-- RECORDS PROVIDED follows --
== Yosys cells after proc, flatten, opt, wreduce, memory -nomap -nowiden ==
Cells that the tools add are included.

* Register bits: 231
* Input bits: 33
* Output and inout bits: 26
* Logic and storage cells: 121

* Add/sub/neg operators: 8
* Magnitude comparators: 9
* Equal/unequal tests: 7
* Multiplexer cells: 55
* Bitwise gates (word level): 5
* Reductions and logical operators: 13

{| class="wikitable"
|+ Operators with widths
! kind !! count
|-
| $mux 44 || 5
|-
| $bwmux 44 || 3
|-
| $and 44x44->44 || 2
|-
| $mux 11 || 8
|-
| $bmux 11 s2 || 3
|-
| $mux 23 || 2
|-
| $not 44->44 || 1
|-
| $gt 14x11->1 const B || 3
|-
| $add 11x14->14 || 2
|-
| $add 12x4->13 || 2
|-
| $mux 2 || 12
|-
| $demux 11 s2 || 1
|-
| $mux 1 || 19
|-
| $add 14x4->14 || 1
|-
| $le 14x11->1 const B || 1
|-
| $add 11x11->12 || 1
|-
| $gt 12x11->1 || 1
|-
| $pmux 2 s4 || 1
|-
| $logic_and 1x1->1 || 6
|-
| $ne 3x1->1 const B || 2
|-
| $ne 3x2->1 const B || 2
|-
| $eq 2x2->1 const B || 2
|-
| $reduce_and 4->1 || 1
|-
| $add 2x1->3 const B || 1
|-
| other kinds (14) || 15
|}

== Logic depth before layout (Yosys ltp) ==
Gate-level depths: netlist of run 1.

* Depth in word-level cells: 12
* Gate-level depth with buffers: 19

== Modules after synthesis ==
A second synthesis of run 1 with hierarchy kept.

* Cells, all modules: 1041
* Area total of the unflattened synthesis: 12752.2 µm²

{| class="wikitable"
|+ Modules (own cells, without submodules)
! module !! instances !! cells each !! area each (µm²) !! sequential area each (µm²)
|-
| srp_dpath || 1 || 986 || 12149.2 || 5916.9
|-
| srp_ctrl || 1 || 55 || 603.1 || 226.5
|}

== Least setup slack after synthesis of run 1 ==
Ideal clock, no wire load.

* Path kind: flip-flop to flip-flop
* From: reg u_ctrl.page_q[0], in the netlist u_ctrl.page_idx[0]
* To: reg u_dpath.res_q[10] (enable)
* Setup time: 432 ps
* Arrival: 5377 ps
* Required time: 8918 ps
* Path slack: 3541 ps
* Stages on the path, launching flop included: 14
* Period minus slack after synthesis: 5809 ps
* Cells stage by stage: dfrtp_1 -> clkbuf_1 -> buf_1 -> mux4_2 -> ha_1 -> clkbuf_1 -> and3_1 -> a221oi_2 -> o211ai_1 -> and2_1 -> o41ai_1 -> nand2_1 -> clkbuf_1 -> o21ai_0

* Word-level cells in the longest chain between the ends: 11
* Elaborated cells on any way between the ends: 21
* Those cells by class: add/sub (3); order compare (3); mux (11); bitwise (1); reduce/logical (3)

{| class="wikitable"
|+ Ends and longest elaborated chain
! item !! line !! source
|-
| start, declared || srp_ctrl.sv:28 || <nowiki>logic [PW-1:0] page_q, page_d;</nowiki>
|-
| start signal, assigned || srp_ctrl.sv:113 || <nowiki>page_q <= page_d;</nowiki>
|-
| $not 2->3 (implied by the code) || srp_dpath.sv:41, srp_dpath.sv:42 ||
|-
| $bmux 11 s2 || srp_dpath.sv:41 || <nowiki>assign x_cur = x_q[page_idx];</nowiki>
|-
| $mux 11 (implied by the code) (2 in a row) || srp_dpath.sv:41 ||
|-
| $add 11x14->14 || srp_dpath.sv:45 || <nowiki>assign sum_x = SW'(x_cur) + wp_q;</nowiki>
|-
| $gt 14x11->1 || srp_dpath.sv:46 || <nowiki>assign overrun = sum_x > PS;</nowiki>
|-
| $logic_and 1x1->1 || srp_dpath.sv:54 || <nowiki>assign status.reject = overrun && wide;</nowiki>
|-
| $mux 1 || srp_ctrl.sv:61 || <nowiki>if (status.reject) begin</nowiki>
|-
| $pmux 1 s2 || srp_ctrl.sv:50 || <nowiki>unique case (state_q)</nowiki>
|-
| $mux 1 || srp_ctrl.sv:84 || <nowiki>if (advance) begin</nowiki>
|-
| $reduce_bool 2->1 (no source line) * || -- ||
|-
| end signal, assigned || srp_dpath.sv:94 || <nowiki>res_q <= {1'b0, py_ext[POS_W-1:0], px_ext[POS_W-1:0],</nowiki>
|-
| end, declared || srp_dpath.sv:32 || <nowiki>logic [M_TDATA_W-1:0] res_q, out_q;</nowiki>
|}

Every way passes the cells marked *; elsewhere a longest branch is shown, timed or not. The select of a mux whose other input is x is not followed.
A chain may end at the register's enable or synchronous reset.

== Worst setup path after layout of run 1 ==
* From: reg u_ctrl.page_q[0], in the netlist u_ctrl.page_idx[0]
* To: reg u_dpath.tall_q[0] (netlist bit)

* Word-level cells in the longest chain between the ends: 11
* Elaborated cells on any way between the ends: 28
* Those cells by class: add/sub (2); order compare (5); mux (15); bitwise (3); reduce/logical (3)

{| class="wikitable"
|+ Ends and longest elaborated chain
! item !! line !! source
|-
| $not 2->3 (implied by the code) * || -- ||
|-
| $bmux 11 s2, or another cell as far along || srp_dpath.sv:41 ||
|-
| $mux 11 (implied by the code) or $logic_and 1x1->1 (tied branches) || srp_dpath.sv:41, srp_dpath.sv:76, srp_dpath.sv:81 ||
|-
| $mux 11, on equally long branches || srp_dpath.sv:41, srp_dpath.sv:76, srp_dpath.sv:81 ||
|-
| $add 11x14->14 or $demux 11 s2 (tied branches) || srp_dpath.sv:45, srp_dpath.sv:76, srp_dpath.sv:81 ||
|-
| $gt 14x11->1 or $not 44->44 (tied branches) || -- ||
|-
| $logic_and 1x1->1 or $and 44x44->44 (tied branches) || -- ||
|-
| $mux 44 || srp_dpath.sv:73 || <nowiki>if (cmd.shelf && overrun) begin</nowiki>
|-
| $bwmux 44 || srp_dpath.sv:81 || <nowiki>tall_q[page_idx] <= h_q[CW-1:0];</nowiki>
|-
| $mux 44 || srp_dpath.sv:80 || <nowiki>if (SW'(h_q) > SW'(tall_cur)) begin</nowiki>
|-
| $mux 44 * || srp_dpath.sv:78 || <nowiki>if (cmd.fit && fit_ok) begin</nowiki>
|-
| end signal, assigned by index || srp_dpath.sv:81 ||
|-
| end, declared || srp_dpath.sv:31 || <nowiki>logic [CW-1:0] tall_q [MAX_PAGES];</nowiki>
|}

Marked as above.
-- RECORDS PROVIDED concluded --
◆ REQUIRED ACTION: For each line in the material above that contains the string "enable", make a copy.

◆ WRITTEN RESPONSE:
* To: reg u_dpath.res_q[10] (enable)
A chain may end at the register's enable or synchronous reset.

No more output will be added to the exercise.